Wachovia Corp. announced last month that it reissued debit cards to customers it thought could have been compromised by another processor.
August 7, 2006
This article originally appeared inThe Green SheetJuly 10, 2006.
The recent news that Wachovia Corp. reissued debit cards the week of June 12 to an unspecified number of customers has caused some concern that a new breach of PIN data had occurred.
Acting on a February alert from Visa USA, the bank has only now decided to reissue cards, said Wachovia's manager for retail banking communications, Mary Beth Navarro.
"We marked all the cards that Visa indicates were affected and we've been monitoring them," she said. "More recently, we began to see what we believe was fraud activity and we took immediate action with those customers."
-- Stuart Taylor, |
Wachovia also reissued cards to all the accounts identified as possibly compromised, Navarro said. She would not estimate the number of new cards issued.

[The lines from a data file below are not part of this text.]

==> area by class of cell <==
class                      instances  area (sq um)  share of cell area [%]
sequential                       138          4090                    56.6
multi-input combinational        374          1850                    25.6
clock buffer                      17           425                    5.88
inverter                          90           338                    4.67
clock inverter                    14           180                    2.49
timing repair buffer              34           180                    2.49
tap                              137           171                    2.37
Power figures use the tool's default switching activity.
===== config.mk =====
export PLATFORM = sky130hd
export DESIGN_NAME = adc_sync_trigger
export DESIGN_NICKNAME = d
export VERILOG_FILES = /design/src/rtl/adc_trig_pkg.sv /design/src/rtl/adc_trig_regs.sv /design/src/rtl/adc_trig_match.sv /design/src/rtl/adc_trig_postscale.sv /design/src/rtl/adc_sync_trigger.sv
export SDC_FILE = /design/constraint.sdc
export NUM_CORES = 1
export LEC_CHECK = 0
export BUFFER_PORTS_ARGS = -buffer_cell sky130_fd_sc_hd__buf_4
export CORE_MARGIN = 3
export CORE_UTILIZATION = 48
export CTS_CLUSTER_SIZE = 16
export DETAILED_ROUTE_END_ITERATION = 8
export PLACE_DENSITY_LB_ADDON = 0.08
export SYNTH_ARGS = -nofsm -noshare
export SYNTH_HDL_FRONTEND = slang
export SYNTH_SLANG_ARGS = --single-unit

===== constraint.sdc =====
create_clock -name clk -period 2.3 [get_ports clk]
set_clock_uncertainty 0.15 [all_clocks]
set_input_delay 0.575 -clock clk [delete_from_list [all_inputs] [get_ports clk]]
set_output_delay 0.575 -clock clk [all_outputs]
set_load 0.01 [all_outputs]

===== src/rtl/adc_trig_pkg.sv =====
// Package: shared address codes for the conversion trigger block.
// Assumes a byte-wide write port with a two-bit address.
package adc_trig_pkg;
    typedef enum logic [1:0] {
        ADDR_CMP_LO = 2'd0,
        ADDR_CMP_HI = 2'd1,
        ADDR_CTRL   = 2'd2,
        ADDR_SPARE  = 2'd3
    } trig_addr_e;
endpackage


===== src/rtl/adc_trig_regs.sv =====
// Module: register file holding the compare value and the control fields.
// The high half is staged and commits together with the low half, so the
// compare value never holds a half-updated value. Assumes CNT_W = 2*HALF.
module adc_trig_regs #(
    parameter int CNT_W = 16,
    parameter int PS_W  = 4
) (
    input  logic                 clk,
    input  logic                 rst_n,
    input  logic                 wr_en,
    input  logic [1:0]           wr_addr,
    input  logic [CNT_W/2-1:0]   wr_data,
    output logic [CNT_W-1:0]     cmp_value,
    output logic                 cmp_wr,
    output logic                 phase_down,
    output logic [PS_W-1:0]      ps_ratio
);
    import adc_trig_pkg::*;

    localparam int HALF = CNT_W / 2;

    logic [HALF-1:0] hi_stage;
    trig_addr_e      addr;

    assign addr   = trig_addr_e'(wr_addr);
    // Purpose: flag any compare write so the postscaler restarts.
    assign cmp_wr = wr_en && (addr == ADDR_CMP_LO || addr == ADDR_CMP_HI);

    // Purpose: stage the high half and commit the full value on a low write.
    always_ff @(posedge clk) begin
        if (!rst_n) begin
            hi_stage  <= '0;
            cmp_value <= '0;
        end else if (wr_en) begin
            if (addr == ADDR_CMP_HI)
                hi_stage <= wr_data;
            if (addr == ADDR_CMP_LO)
                cmp_value <= {hi_stage, wr_data};
        end
    end

    // Purpose: hold the phase-select bit and the postscale value.
    always_ff @(posedge clk) begin
        if (!rst_n) begin
            phase_down <= 1'b0;
            ps_ratio   <= '0;
        end else if (wr_en && addr == ADDR_CTRL) begin
            phase_down <= wr_data[0];
            ps_ratio   <= wr_data[HALF-1 -: PS_W];
        end
    end
endmodule


===== src/rtl/adc_trig_match.sv =====
// Module: compares the time base with the compare value, applies the phase
// rule and detects the rising edge of the qualified match. Assumes the
// direction flag is valid in the same cycle as the counter value.
module adc_trig_match #(
    parameter int CNT_W = 16
) (
    input  logic             clk,
    input  logic             rst_n,
    input  logic [CNT_W-1:0] tb_count,
    input  logic             tb_down,
    input  logic             tb_updown_mode,
    input  logic [CNT_W-1:0] cmp_value,
    input  logic             phase_down,
    output logic             trig_event
);
    logic phase_ok;
    logic match_now;
    logic match_q;

    // Purpose: in up/down mode accept only the selected ramp; otherwise any.
    always_comb begin
        if (tb_updown_mode)
            phase_ok = (tb_down == phase_down);
        else
            phase_ok = 1'b1;
        match_now  = (tb_count == cmp_value) && phase_ok;
        trig_event = match_now && !match_q;
    end

    // Purpose: remember the last qualified match for edge detection.
    always_ff @(posedge clk) begin
        if (!rst_n)
            match_q <= 1'b0;
        else
            match_q <= match_now;
    end
endmodule
==> config.mk <==
export PLATFORM = sky130hd
export DESIGN_NAME = clkModeCtl
export DESIGN_NICKNAME = d
export VERILOG_FILES = /design/src/rtl/clkModePkg.sv /design/src/rtl/clkModeCtlCtrl.sv /design/src/rtl/clkModeCtlDp.sv /design/src/rtl/clkModeCtl.sv
export SDC_FILE = /design/constraint.sdc
export NUM_CORES = 1
export LEC_CHECK = 0
export BUFFER_PORTS_ARGS = -buffer_cell sky130_fd_sc_hd__buf_4
export CORE_MARGIN = 1
export CORE_UTILIZATION = 38
export CTS_CLUSTER_SIZE = 40
export DETAILED_ROUTE_END_ITERATION = 6
export SLEW_MARGIN = 0
export SYNTH_ARGS = -nofsm -noshare
export SYNTH_HDL_FRONTEND = slang
export SYNTH_SLANG_ARGS = --single-unit
==> constraint.sdc <==
create_clock -name clk -period 2.9 [get_ports clk]
set_input_delay 0.29 -clock clk [delete_from_list [all_inputs] [get_ports clk]]
set_output_delay 0.29 -clock clk [all_outputs]
set_load 0.03 [all_outputs]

An undated statement released by Visa said the compromise occurred at an independent, United States-based ATM processor.
"It's important that every entity that handles payment-card information adhere to the highest data-protection standards such as the Payment Card Industry standard to protect the security and privacy of their customers," the Visa release stated.
Visa did not name the processor and would not be interviewed for The Green Sheet story.
"The information we have is based on what Visa told us," Navarro said. "We process our own ATM transactions. We believe our customers were impacted when they used an ATM that used this processor."
Other banks alerted by Visa reissued cards in the first quarter of the year. They may have been responding to breaches not associated with the ATM processor.
Fears for the system
The industry has been concerned about this data compromise, as well as one that is reported to have occurred at a retail chain at around the same time largely because the card associations have been so tight-lipped on the subject. (Read also, System leak compromises debit cards.)
"The two incidents were making people sit up and take notice," said Stuart Taylor, an independent consultant and former VeriFone executive.
In the retail breach, "the fear is that the cryptography has actually been hacked," Taylor said. "If (the encryption keys) have been hacked, that is fairly bad news for the payment-systems as a whole. From a cryptographic standpoint, it shouldn't be possible to retrieve the PINs. Is it really cryptography that's being broken, or is it failure to comply with standards and a matter of human failure? It seems that it has to be a combination of human error and failure to comply with association standards."
MasterCard International did not respond to requests for information.